The effect of pregnancy on the sympathetic activity in the maternal cardiovascular system.

Pregnancy induces cardiovascular adjustments pivotal for normal pregnancy
development. These changes are induced by vasorelaxing stimuli from the
trophoblast, which leads to baroreceptor activation and with it, the
institution of a high flow and low resistance circulation. To preserve the
latter for the duration of pregnancy, plasma volume is to expand and
cardiovascular compliance to increase. The impact of the initial fall in
peripheral vascular resistance on cardiovascular sympathetic activity has never
been studied longitudinally in normal pregnancy. This information will not only
unravel the role of the sympathetic nervous system in the maternal
cardiovascular response to pregnancy. It may also prove to be clinically
valuable as a reference for the early identification of complicated
pregnancies. Currently available easily applicable, non-invasive techniques
will be used in this study to explore the pattern of cardiovascular sympathetic
activity in healthy human pregnancy.

This study aims to explore the pattern of change in cardiovascular sympathetic
activity in response to pregnancy by estimating the central sympathetic
activity by measuring the pre-ejection period (PEP). The PEP is considered the
golden standard for the non-invasive measurement of cardiac sympathetic
activity. Secondary, skin conductance (SCL), which provides an estimate for
peripheral sympathetic activity, will be measured concomitantly to determine
whether this is complementary to the PEP. The SCL has been validated as an
estimate for peripheral sympathetic activity, is easy applicable in combination
with PEP and does not put extra strain upon the subject. We will measure
PEP/SCL on 3 consecutive occasions in the first trimester of pregnancy, when
functional changes in the maternal circulation are largest, at 20 and 28 weeks,
when the cardiovascular adaptation has reached a plateau, and at six weeks
post partum, when the cardiovascular sympathetic activity is expected to have
returned to baseline.

Prospective longitudinal observational study in healthy normotensive pregnant
women with a normal pregnancy course and outcome.
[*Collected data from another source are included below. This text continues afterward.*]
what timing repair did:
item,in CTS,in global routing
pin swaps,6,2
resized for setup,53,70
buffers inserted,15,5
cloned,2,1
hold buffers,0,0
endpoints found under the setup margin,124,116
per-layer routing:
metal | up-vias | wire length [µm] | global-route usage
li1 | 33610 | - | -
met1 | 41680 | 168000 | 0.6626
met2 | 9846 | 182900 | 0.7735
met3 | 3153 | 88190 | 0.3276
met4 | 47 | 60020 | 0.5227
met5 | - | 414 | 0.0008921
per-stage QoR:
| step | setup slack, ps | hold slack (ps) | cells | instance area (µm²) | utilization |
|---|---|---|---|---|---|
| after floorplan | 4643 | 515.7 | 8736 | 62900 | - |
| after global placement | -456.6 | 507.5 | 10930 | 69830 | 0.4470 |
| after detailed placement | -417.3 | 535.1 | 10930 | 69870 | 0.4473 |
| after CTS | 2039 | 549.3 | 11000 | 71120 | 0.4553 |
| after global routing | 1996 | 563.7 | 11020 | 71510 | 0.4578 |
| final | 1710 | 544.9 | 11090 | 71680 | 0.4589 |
Context: an optimization exercise on an open-source flow, tuned for small area and a short achievable clock period. The choices shown serve that exercise and are no tape-out recipe.
At most, simulation tests tie the RTL to the original design; equivalence was not proved.
Only the layout flow was run in runs 1 and 2; the RTL was not checked for function there.
No activity file was given, so power comes from the tool's default toggle rates.

$ cat flow/flow/run.sh
#!/bin/bash
set -euo pipefail
export BUFFER_PORTS_ARGS="-buffer_cell sky130_fd_sc_hd__buf_1"
bash standard.sh SETUP_SLACK_MARGIN=8.5 finish > standard_finish.log 2>&1
$ cat flow/standard.sh
#!/bin/bash
# synth_recipe.tcl (not shown) runs the flow's synth.tcl, then flattens the netlist and writes it again
# the make line also repeats each setting of config.mk as NAME=value (left out here)
make -C /OpenROAD-flow-scripts/flow DESIGN_CONFIG=/design/flow/config.mk WORK_HOME=/design/flow/orfs CLKGATE_MAP_FILE= SYNTH_SCRIPT=/design/flow/synth_recipe.tcl "${@:-finish}"
$ cat flow/config.mk
export PLATFORM = sky130hd
export DESIGN_NAME = cvtn_slice
export DESIGN_NICKNAME = cvtn_slice
export VERILOG_FILES = /design/flow/design.v
export SDC_FILE = /design/flow/constraint.sdc
export NUM_CORES = 4
export LEC_CHECK = 0
export ABC_AREA = 1
export CAP_MARGIN = 20
export CORE_MARGIN = 2
export CORE_UTILIZATION = 45
export CTS_BUF_LIST = sky130_fd_sc_hd__clkbuf_4
export PLACE_DENSITY = 0.6
export SETUP_SLACK_MARGIN = 5
export SLEW_MARGIN = 20
$ cat flow/constraint.sdc
create_clock -name core_clock -period 12.0 [get_ports {clk}]
set_input_delay 2.4000 -clock core_clock [delete_from_list [all_inputs] [get_ports {clk}]]
set_output_delay 2.4000 -clock core_clock [all_outputs]
set_load 0.01 [all_outputs]
$ cat flow/design.v
module cvt_narrow (
    input  wire [2:0]  rm,
    input  wire        neg,
    input  wire        n0,
    input  wire [15:0] f,
    input  wire        sticky,
    input  wire [15:0] g,
    output wire        up
);
    wire low     = (f[14:0] != 15'd0) || sticky;
    wire inexact = f[15] || low;
    wire [15:0] g0 = f & g, p0 = f | g;
    wire [7:0]  g1, p1;
    wire [3:0]  g2, p2;
    wire [1:0]  g3, p3;
    genvar i;
    generate
        for (i = 0; i < 8; i = i + 1) begin : l1
            assign g1[i] = g0[2*i+1] | (p0[2*i+1] & g0[2*i]);
            assign p1[i] = p0[2*i+1] & p0[2*i];
        end
        for (i = 0; i < 4; i = i + 1) begin : l2
            assign g2[i] = g1[2*i+1] | (p1[2*i+1] & g1[2*i]);
            assign p2[i] = p1[2*i+1] & p1[2*i];
        end
        for (i = 0; i < 2; i = i + 1) begin : l3
            assign g3[i] = g2[2*i+1] | (p2[2*i+1] & g2[2*i]);
            assign p3[i] = p2[2*i+1] & p2[2*i];
        end
    endgenerate
    wire sr_up = g3[1] | (p3[1] & g3[0]);
    assign up = rm[2] ? sr_up :
                rm[1] ? (inexact && (rm[0] ^ neg)) :
                        (!rm[0] && f[15] && (low || n0));
endmodule
module cvt_lane (
    input  wire        clk,
    input  wire [31:0] x,
    input  wire [15:0] g,
    input  wire [2:0]  fmt,       
    input  wire        denorm,
    input  wire [2:0]  fmt_q,     
    input  wire [2:0]  rm_q,
    input  wire        denorm_q,
    output reg  [15:0] res,
    output reg         ovf,
    output reg         flushed,
    output reg         nan_lost
);
    wire [7:0]  e1 = x[30:23];
    wire        e1_zero = (e1 == 8'h00);
    wire a_e2 = fmt[2];
    wire a_bf = !fmt[2] && (fmt[1:0] == 2'd0);
    wire a_fp = !fmt[2] && (fmt[1:0] == 2'd1);
    wire a_e4 = !fmt[2] && (fmt[1:0] == 2'd2);
    wire a_e5 = !fmt[2] && (fmt[1:0] == 2'd3);
    wire a_keep = denorm || a_e2;                    
    wire lo_fp = (e1 < 8'd113);                      
    wire lo_e4 = (e1 < 8'd121);
    wire lo_e2 = (e1 < 8'd127);
    wire sb_fp = a_keep && a_fp && lo_fp;
    wire sb_e5 = a_keep && a_e5 && lo_fp;
    wire sb_e4 = a_keep && a_e4 && lo_e4;
    wire sb_e2 = a_e2 && lo_e2;
    wire shsub = sb_fp || sb_e5 || sb_e4 || sb_e2;
    wire [4:0] d_fp = 5'd17 - e1[4:0];
    wire [4:0] d_e5 = 5'd25 - e1[4:0];
    wire [4:0] d_e4 = 5'd0  - e1[4:0];
    wire [4:0] d_e2 = 5'd8  - e1[4:0];
    wire [4:0] tsel = ({5{sb_fp}} & d_fp) | ({5{sb_e5}} & d_e5) |
                      ({5{sb_e4}} & d_e4) | ({5{sb_e2}} & d_e2) |
                      ({5{a_bf}} & 5'd3) |
                      ({5{a_e5 && !sb_e5}} & 5'd8) |
                      ({5{a_e4 && !sb_e4}} & 5'd7) |
                      ({5{a_e2 && !sb_e2}} & 5'd9);
    wire       tbig = (sb_fp && (e1 < 8'd82)) || (sb_e5 && (e1 < 8'd90)) ||
                      (sb_e4 && (e1 < 8'd97)) || (sb_e2 && (e1 < 8'd105));
    reg        s;
    reg [7:0]  e;
    reg [23:0] sig;
    reg [4:0]  t;
    reg        sub;
    reg [15:0] gq;
    always @(posedge clk) begin
        s    <= x[31];
        e    <= e1;
        sig  <= {!e1_zero, x[22:0]};
        t    <= tsel | {5{tbig}};                     
        sub  <= shsub || e1_zero;
        gq   <= g;
    end
    wire [2:0]  rm = rm_q;
    wire [22:0] m  = sig[22:0];
    wire [7:0]  ee = e;
    wire e_zero  = !sig[23];
    wire e_ones  = (e == 8'hFF);
    wire m_zero  = (m == 23'd0);
    wire is_nan  = e_ones && !m_zero;
    wire is_inf  = e_ones && m_zero;
    wire is_zero = e_zero && m_zero;
    wire in_flush = e_zero && !m_zero && !denorm_q;  
    wire f_e2 = fmt_q[2];
    wire f_bf = !fmt_q[2] && (fmt_q[1:0] == 2'd0);
    wire f_fp = !fmt_q[2] && (fmt_q[1:0] == 2'd1);
    wire f_e4 = !fmt_q[2] && (fmt_q[1:0] == 2'd2);
    wire f_e5 = !fmt_q[2] && (fmt_q[1:0] == 2'd3);
    wire keep_sub = denorm_q || f_e2;
    wire [26:0] a0 = {sig, 3'b000};
    wire [26:0] a1 = t[0] ? {1'b0,  a0[26:1]}  : a0;
    wire [26:0] a2 = t[1] ? {2'b0,  a1[26:2]}  : a1;
    wire [26:0] a3 = t[2] ? {4'b0,  a2[26:4]}  : a2;
    wire [26:0] a4 = t[3] ? {8'b0,  a3[26:8]}  : a3;
    wire [26:0] a5 = t[4] ? {16'b0, a4[26:16]} : a4;
    wire sticky = (t[0] && a0[0]) || (t[1] && (a1[1:0] != 2'd0)) ||
                  (t[2] && (a2[3:0] != 4'd0)) || (t[3] && (a3[7:0] != 8'd0)) ||
                  (t[4] && (a4[15:0] != 16'd0));
    wire [26:0] z = a5;
    wire [10:0] n = z[26:16];
    wire [15:0] f = z[15:0];
    wire up;
    cvt_narrow u_rnd (.rm(rm), .neg(s), .n0(n[0]), .f(f), .sticky(sticky), .g(gq), .up(up));
    wire [7:0] ebf = sub ? 8'd0 :
                     f_bf ? ee :
                     (f_fp || f_e5) ? {3'd0, ~ee[4], ee[3:0]} :
                     f_e4 ? {4'd0, ~ee[3], ee[2:0]} :
                            {6'd0, ~ee[1], ee[0]};
    reg [14:0] body;
    always @* begin
        case (1'b1)
            f_bf:    body = {ebf[7:0], n[6:0]};
            f_fp:    body = {ebf[4:0], n[9:0]};
            f_e4:    body = {8'd0, ebf[3:0], n[2:0]};
            f_e5:    body = {8'd0, ebf[4:0], n[1:0]};
            default: body = {12'd0, ebf[1:0], n[0]};
        endcase
    end
    reg  [14:0] pre;                                 
    integer k;
    always @* begin
        pre[0] = 1'b1;
        for (k = 1; k < 15; k = k + 1)
            pre[k] = pre[k-1] && body[k-1];
    end
    wire [14:0] rbody = body ^ (pre & {15{up}});
    wire ones = f_bf ? pre[7] : f_fp ? pre[10] : f_e4 ? pre[3] : f_e5 ? pre[2] : pre[1];
    wire c = up && ones;
    reg ov_big, ov_edge;
    always @* begin
        case (1'b1)
            f_bf:    begin ov_big = 1'b0;          ov_edge = (ee == 8'd254) && c; end
            f_fp,
            f_e5:    begin ov_big = (ee >= 8'd143); ov_edge = (ee == 8'd142) && c; end
            f_e4:    begin ov_big = (ee >= 8'd136);
                           ov_edge = (ee == 8'd135) && ((n[2:0] == 3'd7) || ((n[2:0] == 3'd6) && up)); end
            default: begin ov_big = (ee >= 8'd130); ov_edge = (ee == 8'd129) && c; end
        endcase
    end
    wire over = !e_zero && (ov_big || ov_edge);
    reg fl_lo, fl_edge;
    always @* begin
        case (1'b1)
            f_fp, f_e5: begin fl_lo = (ee < 8'd112); fl_edge = (ee == 8'd112); end
            f_e4:       begin fl_lo = (ee < 8'd120); fl_edge = (ee == 8'd120); end
            default:    begin fl_lo = 1'b0;          fl_edge = 1'b0; end
        endcase
    end
    wire tiny_zero = keep_sub ? (sub && (n[9:0] == 10'd0) && !up)
                              : (fl_lo || (fl_edge && !c));
    wire fin     = !e_ones;
    wire over_f  = fin && over;
    wire k_zero  = is_zero || in_flush || (fin && tiny_zero);
    wire k_const = e_ones || over_f;
    wire inf_res = rm[2] || (rm[1:0] == 2'd0) || (rm[1] && (rm[0] ^ s));
    wire to_inf  = is_inf || inf_res;
    reg [14:0] cm;
    always @* begin
        case (1'b1)
            f_bf:    cm = is_nan ? 15'h7FC0 : to_inf ? 15'h7F80 : 15'h7F7F;
            f_fp:    cm = is_nan ? 15'h7E00 : to_inf ? 15'h7C00 : 15'h7BFF;
            f_e4:    cm = is_nan ? 15'h007F : 15'h007E;
            f_e5:    cm = is_nan ? 15'h007E : to_inf ? 15'h007C : 15'h007B;
            default: cm = is_nan ? 15'h0000 : 15'h0007;
        endcase
    end
    wire [14:0] mag = k_const ? cm : (rbody & {15{!k_zero}});
    wire s8 = f_e4 || f_e5;
    always @* begin
        res[15]   = s && (f_bf || f_fp);
        res[14:8] = mag[14:8];
        res[7]    = s8 ? s : mag[7];
        res[6:4]  = mag[6:4];
        res[3]    = f_e2 ? (s && !is_nan) : mag[3];
        res[2:0]  = mag[2:0];
        ovf       = is_inf || (over_f && (rm != 3'd1));
        flushed   = in_flush || (fin && !is_zero && tiny_zero);
        nan_lost  = is_nan && f_e2;
    end
endmodule
module cvtn_slice #(
    parameter LANES = 4
) (
    input  wire                 clk,
    input  wire                 rst_n,
    input  wire                 in_valid,
    input  wire [2:0]           in_fmt,
    input  wire [2:0]           in_rm,
    input  wire                 in_denorm,
    input  wire [32*LANES-1:0]  in_x,
    input  wire [16*LANES-1:0]  in_g,
    output reg                  out_valid,
    output reg  [16*LANES-1:0]  out_res,
    output reg  [LANES-1:0]     out_ovf,
    output reg  [LANES-1:0]     out_flushed,
    output reg  [LANES-1:0]     out_nan_lost
);
    reg       v_q;
    reg [2:0] fmt_q, rm_q;
    reg       denorm_q;
    always @(posedge clk) begin
        if (!rst_n) v_q <= 1'b0;
        else        v_q <= in_valid;
        fmt_q    <= in_fmt;
        rm_q     <= in_rm;
        denorm_q <= in_denorm;
    end
    wire [16*LANES-1:0] res;
    wire [LANES-1:0]    ovf, flushed, nan_lost;
    genvar l;
    generate
        for (l = 0; l < LANES; l = l + 1) begin : g_lane
            cvt_lane u_lane (
                .clk(clk),
                .x(in_x[32*l +: 32]), .g(in_g[16*l +: 16]),
                .fmt(in_fmt), .denorm(in_denorm),
                .fmt_q(fmt_q), .rm_q(rm_q), .denorm_q(denorm_q),
                .res(res[16*l +: 16]), .ovf(ovf[l]), .flushed(flushed[l]),
                .nan_lost(nan_lost[l]));
        end
    endgenerate
    always @(posedge clk) begin
        if (!rst_n) out_valid <= 1'b0;
        else        out_valid <= v_q;
        out_res      <= res;
        out_ovf      <= ovf;
        out_flushed  <= flushed;
        out_nan_lost <= nan_lost;
    end
endmodule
The risk of study participation is negligible. The burden of the study is
minimal as the measurements are non-invasive and do not involve potentially
harmful manipulations. The orthostatic stress test has been used many times in
earlier research and carries a low risk for healthy participants. If - in rare
conditions - the participant experiences dizziness during the test, the test
will be discontinued and the participant will be allowed to recover by lying on
a bed. During the test, a researcher will always be present. The participant
herself does not benefit from the study results but contributes to increasing
our insight in pregnancy physiology.